Centenário de Cônego Deoclides Diniz

Padre João Medeiros Filho
O Livro de Sirácida (Eclesiástico) recomenda-nos: “Façamos o elogio dos homens ilustres, nossos ancestrais (Sr 44, 1). Domingo passado, celebramos o centenário de uma das figuras mais populares e queridas do clero seridoense: Cônego Deoclides de Brito Diniz. Grande pastor, dedicado ao rebanho de Cristo, simples, despojado e verdadeiro amigo dos pobres. Marcou a diocese de Caicó pela sua disponibilidade e capacidade de servir. Foi pároco de Jucurutu (por duas vezes), Serra Negra do Norte, Cerro Corá, Acari e vigário paroquial de Caicó, auxiliando Monsenhor Walfredo Gurgel. Seus feitos foram muitos, marcando a vida pastoral e social das cidades, onde cuidou do Povo de Deus. Seu nome foi dado a ruas em Natal, Carnaúba dos Dantas e a um Centro Pastoral em Acari (por ele construído). O Maestro Pinta, dirigente da Banda de Música Acariense, o homenageou com um dobrado musical.
Nasceu em Caicó, aos 22 de maio de 1922, tendo falecido aos 26 de março de 1997 (em Currais Novos), como pároco de Acari. Aos dezesseis anos, entrou para o Seminário de São Pedro (Natal) junto com João Agripino Dantas, José Celestino Galvão e Firmino Araújo. Foram recebidos pelo Cônego José Adelino, o qual treze anos depois se tornaria o segundo bispo de Caicó. Ao chegar no velho casarão da Campos Sales, após longa viagem – adentrando na sua futura residência e após os votos de boas vindas do reitor – Deoclides saúda os seus colegas com voz tonitruante: “Alô, trinca”. Sob os aplausos e risos dos superiores e colegas, foi recebido por todos. Deram-lhe o epíteto de “Trinca”. Bonachão, alegre, humilde, prestativo e terno, conquistou todos por onde passou. Foi ele quem me apresentou no Seminário Santo Cura d ́Ars (Caicó/RN), tendo sido meu pároco por duas vezes e padrinho de minha ordenação sacerdotal. Amigo de meus pais, era comensal de nossa família. Disponível e solícito para atender os doentes. Muitas vezes, via-o montado na sela de um cavalo, dirigindo-se aos sítios, levando o conforto dos sacramentos e de sua palavra aos enfermos. Naqueles tempos idos, o clero não dispunha de carro (com ar condicionado), nem as estradas eram asfaltadas.
Em Jucurutu, gostava de falar, com um tom jocoso, que na sua casa não havia fogão. Fazia as refeições nas residências dos paroquianos.
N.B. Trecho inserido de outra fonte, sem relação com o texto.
<file path="src/rtl/usb_fs_packet_tx_if.sv">
// Request/status/line bundle between a packet initiator and usb_fs_packet_tx.
interface usb_fs_packet_tx_if;
  logic       start;
  logic [3:0] pid;
  logic [6:0] addr;
  logic [3:0] endp;
  logic       busy;
  logic       done;
  logic       err;
  logic       tx_en;
  logic       tx_j;
  logic       tx_se0;

  modport master (
    output start, pid, addr, endp,
    input  busy, done, err, tx_en, tx_j, tx_se0
  );

  modport slave (
    input  start, pid, addr, endp,
    output busy, done, err, tx_en, tx_j, tx_se0
  );
endinterface

</file>
<file path="src/rtl/usb_fs_packet_tx.sv">
// Full-speed USB token/handshake packet transmitter: SYNC, PID, CRC5, bit
// stuffing, NRZI and EOP onto J/K/SE0 line drive signals.
module usb_fs_packet_tx #(
  parameter int unsigned CLKS_PER_BIT = 4,
  parameter int unsigned STUFF_RUN    = 6
) (
  input logic               clk_48,
  input logic               rst,
  usb_fs_packet_tx_if.slave bus
);

  localparam int unsigned TW = (CLKS_PER_BIT > 1) ? $clog2(CLKS_PER_BIT) : 1;
  localparam int unsigned OW = $clog2(STUFF_RUN + 1);
  localparam logic [TW-1:0] TimerLast = TW'(CLKS_PER_BIT - 1);
  localparam logic [OW-1:0] StuffRun  = OW'(STUFF_RUN);

  typedef enum logic [2:0] {StIdle, StSync, StPid, StField, StCrc, StEop} state_e;

  // CRC5 (x^5+x^2+1, init all ones) over the 11-bit field, LSB first, inverted.
  function automatic logic [4:0] crc5(input logic [10:0] field);
    logic [4:0] c;
    c = 5'h1F;
    for (int i = 0; i < 11; i++) begin
      if (c[4] ^ field[i]) c = {c[3:0], 1'b0} ^ 5'h05;
      else                 c = {c[3:0], 1'b0};
    end
    return ~c;
  endfunction

  // Packet section that a given serial bit index belongs to.
  function automatic state_e bit_state(input logic [5:0] idx);
    state_e s;
    if (idx < 6'd8)       s = StSync;
    else if (idx < 6'd16) s = StPid;
    else if (idx < 6'd27) s = StField;
    else                  s = StCrc;
    return s;
  endfunction

  state_e        state_q, state_d;
  logic [TW-1:0] timer_q, timer_d;
  logic [31:0]   sr_q, sr_d;
  logic [5:0]    bit_cnt_q, bit_cnt_d;
  logic [5:0]    nbits_q, nbits_d;
  logic [OW-1:0] ones_q, ones_d;
  logic [1:0]    eop_cnt_q, eop_cnt_d;
  logic          busy_q, busy_d;
  logic          done_q, done_d;
  logic          err_q, err_d;
  logic          tx_en_q, tx_en_d;
  logic          tx_j_q, tx_j_d;
  logic          tx_se0_q, tx_se0_d;

  logic          bit_end;
  logic          pid_ok;
  logic          token;
  logic [4:0]    crc;
  logic [31:0]   load;

  // Whole packet image in transmit order; CRC bits reversed so crc[4] goes first.
  always_comb begin
    token  = (bus.pid[1:0] == 2'b01);
    pid_ok = token || (bus.pid[1:0] == 2'b10);
    crc    = crc5({bus.endp, bus.addr});
    load   = {crc[0], crc[1], crc[2], crc[3], crc[4], bus.endp, bus.addr,
              ~bus.pid, bus.pid, 8'h80};
  end

  // Next-state: bit timer, serialiser, stuffing, NRZI and EOP sequencing.
  always_comb begin
    bit_end   = (timer_q == TimerLast);
    state_d   = state_q;
    timer_d   = timer_q;
    sr_d      = sr_q;
    bit_cnt_d = bit_cnt_q;
    nbits_d   = nbits_q;
    ones_d    = ones_q;
    eop_cnt_d = eop_cnt_q;
    busy_d    = busy_q;
    done_d    = 1'b0;
    err_d     = 1'b0;
    tx_en_d   = tx_en_q;
    tx_j_d    = tx_j_q;
    tx_se0_d  = tx_se0_q;

    if (state_q != StIdle) timer_d = bit_end ? '0 : timer_q + TW'(1);

    unique case (state_q)
      StIdle: begin
        if (bus.start) begin
          if (pid_ok) begin
            // First SYNC bit goes on the line straight away.
            tx_j_d    = load[0] ? tx_j_q : ~tx_j_q;
            ones_d    = load[0] ? OW'(1) : '0;
            sr_d      = load >> 1;
            bit_cnt_d = 6'd1;
            nbits_d   = token ? 6'd32 : 6'd16;
            timer_d   = '0;
            busy_d    = 1'b1;
            tx_en_d   = 1'b1;
            tx_se0_d  = 1'b0;
            state_d   = StSync;
          end else begin
            err_d = 1'b1;
          end
        end
      end
      StSync, StPid, StField, StCrc: begin
        if (bit_end) begin
          if (ones_q == StuffRun) begin
            // Stuffed zero: forced transition, no packet bit consumed.
            tx_j_d = ~tx_j_q;
            ones_d = '0;
          end else if (bit_cnt_q != nbits_q) begin
            tx_j_d    = sr_q[0] ? tx_j_q : ~tx_j_q;
            ones_d    = sr_q[0] ? ones_q + OW'(1) : '0;
            sr_d      = sr_q >> 1;
            bit_cnt_d = bit_cnt_q + 6'd1;
            state_d   = bit_state(bit_cnt_q);
          end else begin
            tx_se0_d  = 1'b1;
            eop_cnt_d = 2'd0;
            state_d   = StEop;
          end
        end
      end
      StEop: begin
        if (bit_end) begin
          if (eop_cnt_q == 2'd2) begin
            tx_en_d = 1'b0;
            busy_d  = 1'b0;
            done_d  = 1'b1;
            tx_j_d  = 1'b1;
            timer_d = '0;
            state_d = StIdle;
          end else if (eop_cnt_q == 2'd1) begin
            tx_se0_d  = 1'b0;
            tx_j_d    = 1'b1;
            eop_cnt_d = 2'd2;
          end else begin
            eop_cnt_d = 2'd1;
          end
        end
      end
      default: state_d = StIdle;
    endcase
  end

  // State and registered outputs; reset idles the line at J immediately.
  always_ff @(posedge clk_48 or posedge rst) begin
    if (rst) begin
      state_q   <= StIdle;
      timer_q   <= '0;
      sr_q      <= '0;
      bit_cnt_q <= '0;
      nbits_q   <= '0;
      ones_q    <= '0;
      eop_cnt_q <= '0;
      busy_q    <= 1'b0;
      done_q    <= 1'b0;
      err_q     <= 1'b0;
      tx_en_q   <= 1'b0;
      tx_j_q    <= 1'b1;
      tx_se0_q  <= 1'b0;
    end else begin
      state_q   <= state_d;
      timer_q   <= timer_d;
      sr_q      <= sr_d;
      bit_cnt_q <= bit_cnt_d;
      nbits_q   <= nbits_d;
      ones_q    <= ones_d;
      eop_cnt_q <= eop_cnt_d;
      busy_q    <= busy_d;
      done_q    <= done_d;
      err_q     <= err_d;
      tx_en_q   <= tx_en_d;
      tx_j_q    <= tx_j_d;
      tx_se0_q  <= tx_se0_d;
    end
  end

  assign bus.busy   = busy_q;
  assign bus.done   = done_q;
  assign bus.err    = err_q;
  assign bus.tx_en  = tx_en_q;
  assign bus.tx_j   = tx_j_q;
  assign bus.tx_se0 = tx_se0_q;

endmodule

</file>
<file path="src/flat_wrapper.sv">
// flat-port wrapper written by rule: the top's interface ports become plain ports
module usb_fs_packet_tx_flat 
#(
  parameter int unsigned CLKS_PER_BIT = 4,
  parameter int unsigned STUFF_RUN    = 6
)
  (clk_48, rst, bus_start, bus_pid, bus_addr, bus_endp, bus_busy, bus_done, bus_err, bus_tx_en, bus_tx_j, bus_tx_se0);
  usb_fs_packet_tx_if bus_i ();
  input logic clk_48;
  input logic rst;
  input wire logic [$bits(bus_i.start)-1:0] bus_start;
  input wire logic [$bits(bus_i.pid)-1:0] bus_pid;
  input wire logic [$bits(bus_i.addr)-1:0] bus_addr;
  input wire logic [$bits(bus_i.endp)-1:0] bus_endp;
  output wire logic [$bits(bus_i.busy)-1:0] bus_busy;
  output wire logic [$bits(bus_i.done)-1:0] bus_done;
  output wire logic [$bits(bus_i.err)-1:0] bus_err;
  output wire logic [$bits(bus_i.tx_en)-1:0] bus_tx_en;
  output wire logic [$bits(bus_i.tx_j)-1:0] bus_tx_j;
  output wire logic [$bits(bus_i.tx_se0)-1:0] bus_tx_se0;
  assign bus_i.start = bus_start;
  assign bus_i.pid = bus_pid;
  assign bus_i.addr = bus_addr;
  assign bus_i.endp = bus_endp;
  assign bus_busy = bus_i.busy;
  assign bus_done = bus_i.done;
  assign bus_err = bus_i.err;
  assign bus_tx_en = bus_i.tx_en;
  assign bus_tx_j = bus_i.tx_j;
  assign bus_tx_se0 = bus_i.tx_se0;
  usb_fs_packet_tx #(.CLKS_PER_BIT(CLKS_PER_BIT), .STUFF_RUN(STUFF_RUN)) u_core (.clk_48(clk_48), .rst(rst), .bus(bus_i));
endmodule
</file>
<file path="config.mk">
export PLATFORM = sky130hd
export DESIGN_NAME = usb_fs_packet_tx_flat
export DESIGN_NICKNAME = d
export VERILOG_FILES = /design/src/rtl/usb_fs_packet_tx_if.sv /design/src/rtl/usb_fs_packet_tx.sv /design/src/flat_wrapper.sv
export SDC_FILE = /design/constraint.sdc
export NUM_CORES = 1
export LEC_CHECK = 0
export CORE_ASPECT_RATIO = 0.6
export CORE_MARGIN = 2
export CORE_UTILIZATION = 58
export DETAILED_ROUTE_END_ITERATION = 10
export GPL_ROUTABILITY_DRIVEN = 1
export PLACE_DENSITY = 0.88
export RECOVER_POWER = 25
export SYNTH_ARGS = -nofsm -noshare
export SYNTH_HDL_FRONTEND = slang
export SYNTH_SLANG_ARGS = --single-unit
</file>
<file path="constraint.sdc">
create_clock -name clk_48 -period 2.3 [get_ports clk_48]
set_input_delay 0.345 -clock clk_48 [delete_from_list [all_inputs] [get_ports clk_48]]
set_output_delay 0.345 -clock clk_48 [all_outputs]
set_load 0.01 [all_outputs]
</file>
==> flow_summary.toml <==
[die]
coreArea_um2 = 4659
die-area_um2 = 5521
pin_count = 24
initial_utilization_pct = 61.31
die_w_um = 94.60
rows = 19
die_h_um = 58.36

[synth]
netlist_top_cells_area = "dfrtp_1 (46%), nand2_1 (8.1%), xnor2_1 (5.2%), o21ai_0 (4.2%), nor2_1 (3.8%)"
synthCells = 322
ys_ff_latch = 54
synth_top_area_share_pct = 46.43
syn_area_per_cell_um2 = 8.871
yosys.area.top_type = "dfrtp_1"
ys_warn_count = 0
async_flop_share_pct = 100.0
ys_seq_area_share_pct = 47.35
synthFlopType = "dfrtp_1"
synth_cell_type_count = 46
syn_area_um2 = 2856
syn_nets = 346
synth-edff-count = 0

[timing]
fin_setup_tns_ps = 0
finalHoldViolCount = 0
slew_violations = 0
period_share_pct = 97.29
rsz0062_at_grt = "false"
fmax_ghz = 0.4469
whs_ps = 482.7
setup_viol = 0
fin_crit_ps = 2238
slew_headroom_pct = 44.06
worstMarginPinSlew_ps = 839.2
fin_skew_ps = 14.68

[critical_path]
reg2reg_to = "u_core.ones_q[2]"
path_max_fanout = 6
crit_path_end_kind = "flip-flop"
crit_path_start_kind = "input pin"
critical_path_class = "input pin to flip-flop"
max_stage_delay_ps = 610
cp_data_required_time_ps = 2490
ff2ff_path_depth = 5
critical_path.top_delay_family = "compound AO/OA/AOI/OAI gates"
worstSetupEndpoint = "u_core.ones_q[2]"
cp_slowest_cell = "or4b_2"
critPathLaunch = "bus_pid[0]"
r2r_start = "u_core.state_q[0]"
crit_cells = 7
arrival_ps = 2430
cp_cell_sequence = "dlygate4sd2_1, ha_4, or4b_2, a32o_2, a311o_1, o21ai_1, o21ai_0"
r2r_setup_slack_ps = 110
critPathBufInv = 1

[clocking]
tritoncts = "done"
numCtsBuffers = 5
cts_setup_buffers = 0
clk_pin_slew_ps = 90
clockBufferDepth = 2
cts_max_level = 2
cts_root_buf = "clkbuf_8"
clkLatencyLatePin_ps = 320
cts_sinks = 54

[final_layout]
final_layout_size_suffix_gt1_share_pct = 12.61
fin_nets = 380
syn2layout_area_growth_pct = 17.74
layout_commonest_cell = "nand2_1"
final_cell_mix = "nand2_1 (62), dfrtp_1 (53), nor2_1 (28)"
nFillCells = 346
antenna_cells = 0

[global_route]
grt_max_degree = 43
antenna_found_initial = 0
grt_pass1_wl_um = 10630
grt.overflow.total = 0
gr-usage-all-layers_pct = 25.40
grt_pass1_vias = 2246

[power_and_ir_drop]
power_density_nw_per_um2 = 1271
ir_drop_v = 0.0006470
cellLeakagePower_nw = 1.472
power_w = 0.004276

[placed_design]
place.gp.congestion = 0.8917
portBuffers = 23
hpwl_um = 4667

[hold_path]
hold_path_class = "flip-flop to flip-flop"

[drt]
drt-total-wl_um = 6481
wl_per_cell_um = 15.43
viasPerCell = 5.862
vias = 2462
drt-initial-drc-count = 222
drc = 0
ant_nets = 0
drt_first_pass_iters = 5

[run]
cap_violations = 0

[status]
status = "completed"
-- through the flow --
step,instances,cell area [µm²],setup WS [ps],util [%]
2_1_floorplan,322,2856,70.04,-
3_3_place_gp,412,3269,-467.9,70.17
3_5_place_dp,412,3269,-554.9,70.17
4_1_cts,420,3361,83.53,72.13
5_1_grt,420,3363,19.95,72.18
6_report,420,3363,62.25,72.18
-- logic make-up (layout without fill, tap and decap cells) --
group | count (synthesis) | count (layout) | synth area share [%]
compound gates | 76 | 76 | 16.69
xor+xnor | 19 | 19 | 6.307
fa+ha+maj | 7 | 7 | 2.978
buf+inv | 29 | 64 | 4.687
flops | 54 | 54 | 47.35
mux | 3 | 3 | 1.183
simple gates | 134 | 134 | 20.81
-- synthesized netlist by cell type, drive strengths merged (2+ instances only) --
library cell / instances
o31ai: 2
a21oi: 13
nor2: 29
nand2: 62
nand4: 2
ha: 6
nor3: 7
buf: 8
dfrtp: 53
mux2: 3
a21o: 3
o21ai: 24
or3: 7
xnor2: 17
a311o: 2
nand2b: 3
nor3b: 2
o211ai: 4
and3: 2
a31oi: 16
or2: 2
nand3: 14
a21boi: 3
inv: 10
clkbuf: 11
-- routing by layer --
layer  track usage, %  up-vias  wire (µm)
met3            7.810       12        476
met2            35.87       87       2807
met5                0        -          0
li1                 -     1179          -
met1            38.37     1184       3108
met4            6.832        0         89
-- worst reg2reg max path: stages (launching register included) --
cell and delay, ps:
dfrtp_1 460, or4b_2 660, a32o_2 300, a311o_1 400
o21ai_1 160, o21ai_0 90
-- registers in the layout, indices dropped and copies added, names as in the netlist, 2 cells and up --
name	cells
u_core.nbits_q	2
u_core.eop_cnt_q	2
u_core.bit_cnt_q	6
u_core.timer_q	2
u_core.sr_q	31
u_core.ones_q	3
u_core.state_q	3
-- worst min path at each step --
stage	start	cells after the start	to	slack, ps
finish	u_core.sr_q[5]	2	u_core.sr_q[5]	480
global route	u_core.sr_q[5]	2	u_core.sr_q[5]	500
CTS	rst	2	u_core.bus.tx_se0	350
detailed placement	u_core.sr_q[5]	2	u_core.sr_q[5]	460
global placement	u_core.sr_q[2]	2	u_core.sr_q[2]	450
floorplan	u_core.sr_q[1]	2	u_core.sr_q[1]	440
-- cell type report --
type,count,area (µm²),area share (%)
multi-input cells,239,1391,41.37
flip-flops and latches,54,1353,40.22
repair buffers,46,410.4,12.20
well taps,63,78.83,2.344
clock buffers,5,68.82,2.046
inverters,10,37.54,1.116
clock inverters,3,23.77,0.7068
-- where the power goes --
group	switching [W]	total, W	internal [W]
sequential	0.000270	0.00162	0.00135
clock	0.000327	0.000545	0.000218
combinational	0.00122	0.00211	0.000886
total	0.00182	0.00428	0.00246
-- what timing repair did --
item                       CTS  global route
resized for setup            4             3
hold buffers                 0             0
pin swaps                    4             4
setup endpoints to repair    4             1
No activity file was read; power rests on OpenSTA's default activity.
As zeladoras do Apostolado da Oração organizavam a escala das famílias que cuidariam de sua alimentação. Não fazia distinção entre pobres e ricos, eruditos e iletrados. Todos eram acolhidos da mesma forma. Bom garfo, mas amante do trivial sertanejo, sem afetação. Curtia tomar banho de chuva. Várias vezes, acompanhava-o nesse lazer. Quando ribombava o trovão, ele gritava pelas ruas jucurutuenses: “Viva o pai da coalhada!” Adorava nadar nas águas do Rio Piranhas. Brincava: “Deus podia converter parte dessa água em caldo de cana e das pedras em pão doce!”
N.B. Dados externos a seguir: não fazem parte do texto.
[config.mk]
export PLATFORM = sky130hd
export DESIGN_NAME = frame_port_arbiter
export DESIGN_NICKNAME = d
export VERILOG_FILES = /design/src/rtl/frame_port_arbiter.sv
export SDC_FILE = /design/constraint.sdc
export NUM_CORES = 1
export LEC_CHECK = 0
export ABC_CLOCK_PERIOD_IN_PS = 2850
export CORE_AREA = 2 2 299 301
export CTS_CLUSTER_DIAMETER = 30
export DETAILED_ROUTE_END_ITERATION = 8
export DIE_AREA = 0 0 301 303
export GPL_ROUTABILITY_DRIVEN = 0
export HOLD_SLACK_MARGIN = 0.12
export PLACE_DENSITY_LB_ADDON = 0.25
export RECOVER_POWER = 25
export SYNTH_ARGS = -nofsm -noshare
export SYNTH_HDL_FRONTEND = slang
export SYNTH_SLANG_ARGS = --single-unit
[constraint.sdc]
create_clock -name clk -period 2.85 [get_ports clk]
set_clock_uncertainty 0.15 [all_clocks]
set_input_delay 0.4275 -clock clk [delete_from_list [all_inputs] [get_ports clk]]
set_output_delay 0.4275 -clock clk [all_outputs]
set_load 0.01 [all_outputs]
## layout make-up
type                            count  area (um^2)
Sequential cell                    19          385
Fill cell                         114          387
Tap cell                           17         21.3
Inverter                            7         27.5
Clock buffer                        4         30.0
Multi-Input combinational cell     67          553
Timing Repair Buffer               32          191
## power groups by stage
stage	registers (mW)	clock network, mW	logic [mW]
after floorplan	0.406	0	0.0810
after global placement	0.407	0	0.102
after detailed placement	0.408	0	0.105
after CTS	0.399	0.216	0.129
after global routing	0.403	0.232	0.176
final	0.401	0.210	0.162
### config.mk
export PLATFORM = sky130hd
export DESIGN_NAME = alu_seq_ctrl
export DESIGN_NICKNAME = d
export VERILOG_FILES = /design/src/rtl/alu_ctrl_pkg.sv /design/src/rtl/alu_iter_counter.sv /design/src/rtl/alu_seq_ctrl.sv
export SDC_FILE = /design/constraint.sdc
export NUM_CORES = 1
export LEC_CHECK = 0
export CAP_MARGIN = 20
export CORE_MARGIN = 8
export CORE_UTILIZATION = 45
export DETAILED_ROUTE_END_ITERATION = 12
export PLACE_DENSITY = 0.78
export SLEW_MARGIN = 15
export SYNTH_ARGS = -nofsm -noshare
export SYNTH_HDL_FRONTEND = slang
export SYNTH_SLANG_ARGS = --single-unit
### constraint.sdc
create_clock -name clk -period 1.5 [get_ports clk]
set_input_delay 0.225 -clock clk [delete_from_list [all_inputs] [get_ports clk]]
set_output_delay 0.225 -clock clk [all_outputs]
set_load 0.05 [all_outputs]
Ordenado presbítero por Dom José de Medeiros Delgado, aos quatro de dezembro de 1949. Foi o primeiro sacerdote potiguar a celebrar uma missa vespertina. Esta ocorreu no canteiro de obras no início da construção da Barragem de Oiticica. Quando pároco, procurou reorganizar as escolas paroquiais para educar os mais carentes. Muito contribuiu para a implantação do Movimento de Educação de Base e as escolas radiofônicas no bispado seridoense. Sempre de bem com a vida, vertia literalmente para risos dos colegas expressões portuguesas para o francês e latim. A gíria “na batata”, ele expressava na língua francesa: “dans le pomme de terre”. Para exprimir desaprovação, dizia em latim: “escafedetur damnatus”. Carinhosamente, saudava todos com as palavras: “bom dia, capitão”. Em sua simplicidade, vivia o ensinamento de Cristo: “aprendei de mim que sou manso e humilde” (Mt 11, 29). É vasto o anedotário a seu respeito, próprio das grandes figuras clericais, próximas dos fiéis. Certa feita, picado por uma serpente venenosa, foi internado na maternidade de Cerro Corá. Monsenhor Paulo Herôncio, outro clérigo dotado de bom humor, telegrafou para o bispo de Caicó (Dom Adelino): “Padre Deó na maternidade, passando bem.” Não usava de oratória pomposa e rebuscada. Entretanto, por meio de homilias breves e objetivas, cativava todos com sua simplicidade e acolhimento. Fazia-nos lembrar o Profeta Isaías: “É com amor fiel e ternura que estou cuidando de ti” (Is 54, 8).